A distinction is made between capacitances to ground of conductors and stray capacitances of plant apparatus:
Capacitances to Ground of Busbars and Bay Conductors
An accurate model of the busbars and bay conductors is required. These conductors must be modelled based on the geometrical layout of the station. Lumped parameter line models are normally adequate for busbars or typical conductor lengths within the station unless very long busbars are involved, in which case distributed models may be employed. However, this approach restricts the size of the integration time-step and increases the computation time. While this restriction may not be important for one single simulation, it may be impractical when carrying out a large number of parametric analysis simulations. In practice, for normal lengths of conductors within a substation, a lumped parameter model (i.e. multi-phase “pi” representation) calculated at power frequency yields adequate results.
Stray Capacitances of Apparatus
The stray capacitance of each apparatus involved in the ferroresonant circuit can be represented as lumped elements connected between the phase conductors and ground.
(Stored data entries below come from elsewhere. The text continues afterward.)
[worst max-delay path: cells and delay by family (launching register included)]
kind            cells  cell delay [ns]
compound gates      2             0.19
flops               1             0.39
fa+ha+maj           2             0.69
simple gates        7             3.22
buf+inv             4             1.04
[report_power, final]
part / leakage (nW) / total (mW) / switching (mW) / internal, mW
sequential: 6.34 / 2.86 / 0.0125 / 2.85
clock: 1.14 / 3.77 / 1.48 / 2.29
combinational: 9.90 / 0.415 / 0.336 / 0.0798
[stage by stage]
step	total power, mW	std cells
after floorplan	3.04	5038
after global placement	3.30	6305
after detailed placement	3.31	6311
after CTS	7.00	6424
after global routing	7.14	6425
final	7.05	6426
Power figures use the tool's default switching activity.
$ cat src/rtl/acmp_pkg.sv
package acmp_pkg;

  // register offsets on the plain register port
  localparam int unsigned REG_AW = 3;
  localparam int unsigned REG_DW = 8;
  localparam logic [REG_AW-1:0] OFS_CTRL_STATUS = 3'h0;
  localparam logic [REG_AW-1:0] OFS_SHARED_FUNC = 3'h1;
  localparam logic [REG_AW-1:0] OFS_EVT_STATUS  = 3'h2;
  localparam logic [REG_AW-1:0] OFS_EVT_MASK    = 3'h3;

  // comparator_control_status fields
  localparam int unsigned BIT_DISABLE = 7;
  localparam int unsigned BIT_BANDGAP = 6;
  localparam int unsigned BIT_OUT     = 5;
  localparam int unsigned BIT_FLAG    = 4;
  localparam int unsigned BIT_IE      = 3;
  localparam int unsigned BIT_CAPTURE = 2;
  localparam int unsigned BIT_MODE_HI = 1;
  localparam int unsigned BIT_MODE_LO = 0;

  // shared_function_control field
  localparam int unsigned BIT_MUX_EN = 3;

  // event status / mask layout
  localparam int unsigned EVT_W      = 2;
  localparam int unsigned EVT_MATCH  = 0;
  localparam int unsigned EVT_TOGGLE = 1;

  // reset values
  localparam logic [1:0]       MODE_RESET  = 2'h0;
  localparam logic [EVT_W-1:0] EVT_RESET   = 2'h0;
  localparam logic [REG_DW-1:0] DATA_RESET = 8'h00;

  localparam int unsigned SYNC_STAGES = 2;

  typedef enum logic [1:0] {
    MODE_TOGGLE = 2'h0,
    MODE_RSVD   = 2'h1,
    MODE_FALL   = 2'h2,
    MODE_RISE   = 2'h3
  } event_mode_t;

  typedef struct packed {
    logic              wr;
    logic              rd;
    logic [REG_AW-1:0] addr;
    logic [REG_DW-1:0] wdata;
  } reg_req_t;

endpackage
$ cat config.mk
export PLATFORM = sky130hd
export DESIGN_NAME = ebi_ctrl
export DESIGN_NICKNAME = d
export VERILOG_FILES = /design/src/core/ebi_ctrl.v
export VERILOG_INCLUDE_DIRS = /design/src /design/src/core
export SDC_FILE = /design/constraint.sdc
export NUM_CORES = 1
export LEC_CHECK = 0
export BUFFER_PORTS_ARGS = -buffer_cell sky130_fd_sc_hd__buf_4
export CAP_MARGIN = 20
export CORE_MARGIN = 3
export CORE_UTILIZATION = 30
export CTS_CLUSTER_SIZE = 8
export DETAILED_ROUTE_END_ITERATION = 12
export MAX_ROUTING_LAYER = met4
export PLACE_DENSITY = 0.58
export SKIP_CTS_REPAIR_TIMING = 1
export SYNTH_ARGS = -nofsm -noshare
export SYNTH_HDL_FRONTEND = slang
export SYNTH_SLANG_ARGS = --single-unit
$ cat constraint.sdc
create_clock -name CLK_IN -period 2.37 [get_ports CLK_IN]
set_clock_uncertainty 0.2 [all_clocks]
set_input_delay 0 -clock CLK_IN [delete_from_list [all_inputs] [get_ports CLK_IN]]
set_output_delay 0 -clock CLK_IN [all_outputs]
set_load 0.005 [all_outputs]
`config.mk`:
```
export PLATFORM = sky130hd
export DESIGN_NAME = pmcs_top
export DESIGN_NICKNAME = d
export VERILOG_FILES = /design/src/rtl/pmcs_sync.v /design/src/rtl/pmcs_div.v /design/src/rtl/pmcs_top.v
export VERILOG_INCLUDE_DIRS = /design/src /design/src/rtl
export SDC_FILE = /design/constraint.sdc
export NUM_CORES = 1
export LEC_CHECK = 0
export BUFFER_PORTS_ARGS = -buffer_cell sky130_fd_sc_hd__buf_2
export CORE_UTILIZATION = 42
export DETAILED_ROUTE_END_ITERATION = 12
export MAX_ROUTING_LAYER = met4
export PLACE_DENSITY_LB_ADDON = 0.08
export SETUP_SLACK_MARGIN = 0.2
export SYNTH_ARGS = -nofsm -noshare
export SYNTH_HDL_FRONTEND = slang
export SYNTH_SLANG_ARGS = --single-unit
```
`constraint.sdc`:
```
create_clock -name clk -period 2.44 [get_ports clk]
set_input_delay 0.366 -clock clk [delete_from_list [all_inputs] [get_ports clk]]
set_output_delay 0.366 -clock clk [all_outputs]
set_load 0.005 [all_outputs]
```
--- src/hw/rmb_pkg.sv ---
// constants and types shared by the radio modem baud and buffer block
package rmb_pkg;
  // word index of each register; byte address is four times the index
  localparam int ADR_W = 12;
  localparam logic [9:0] IDX_BUF = 10'h0c9;
  localparam logic [9:0] IDX_MODEM = 10'h0db;
  localparam logic [9:0] IDX_CTRL = 10'h0c0;
  localparam logic [9:0] IDX_STAT = 10'h0c1;

  // reset values: both chains powered down, nrz, slowest rate
  localparam logic [7:0] RST_BUF = 8'h00;
  localparam logic [7:0] RST_MODEM = 8'h00;
  localparam logic [7:0] RST_CTRL = 8'h06;

  // control register bit positions
  localparam int CTRL_BYTE = 0;
  localparam int CTRL_TXPD = 1;
  localparam int CTRL_RXPD = 2;
  localparam int CTRL_DIR = 3;
  localparam int CTRL_IEN = 4;
  localparam logic [7:0] CTRL_MASK = 8'h1f;

  // status register bit positions
  localparam int STAT_IRQ = 0;
  localparam int STAT_VIOL = 1;

  // data coding codes
  localparam logic [1:0] CODE_NRZ = 2'h0;
  localparam logic [1:0] CODE_MANCH = 2'h1;
  localparam logic [1:0] CODE_TRANS = 2'h2;
  localparam logic [1:0] CODE_UART = 2'h3;

  // highest valid rate and crystal codes
  localparam logic [2:0] BAUD_MAX = 3'h5;
  localparam logic [2:0] XTAL_MAX = 3'h5;

  // reference crystal 3686.4 kHz and base rate 0.6 kBaud, both in 0.1 kHz
  localparam int REF_KHZ_X10 = 36864;
  localparam int BASE_KBAUD_X10 = 6;
  localparam int BASE_DIV = REF_KHZ_X10 / BASE_KBAUD_X10;
  localparam int BYTE_BITS = 8;

  // layout of the rate and format control register
  typedef struct packed {
    logic [2:0] baud;
    logic [1:0] coding;
    logic [2:0] xtal;
  } rmb_modem_t;

  typedef enum logic [1:0] {
    TX_OFF = 2'b01,
    TX_RUN = 2'b10
  } rmb_tx_state_t;
endpackage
Accurate values of these capacitances must be obtained from the equipment manufacturers and test reports.
In addition to the above, certain equipment may need to be modelled explicitly, as follows:
Surge arresters may need to be represented if there is a concern about their energy absorption capabilities being exceeded during the ferroresonant oscillations. Surge arresters can also influence the ferroresonant oscillation mode [85].
Current transformers and PLC line traps do not need to be represented.
Circuit breakers can be represented as ideal switches. If the circuit breakers are equipped with grading capacitors, these need to be represented in parallel with the switch.
Capacitor banks can be represented as lumped capacitive elements with the appropriate connections (i.e.
wye or delta).
Circuit Breakers
Circuit Breakers can be represented as ideal time-controlled switches. Circuit breaker grading capacitors should be represented explicitly as a parallel capacitance across the ideal time-controlled switch. Stray capacitances of the circuit breaker are of major importance when the phenomena appearing at the transformer de-energization are of importance. In particular, they have an impact on the final value of the residual flux remaining in the iron core of the transformer following the opening of the circuit breaker poles.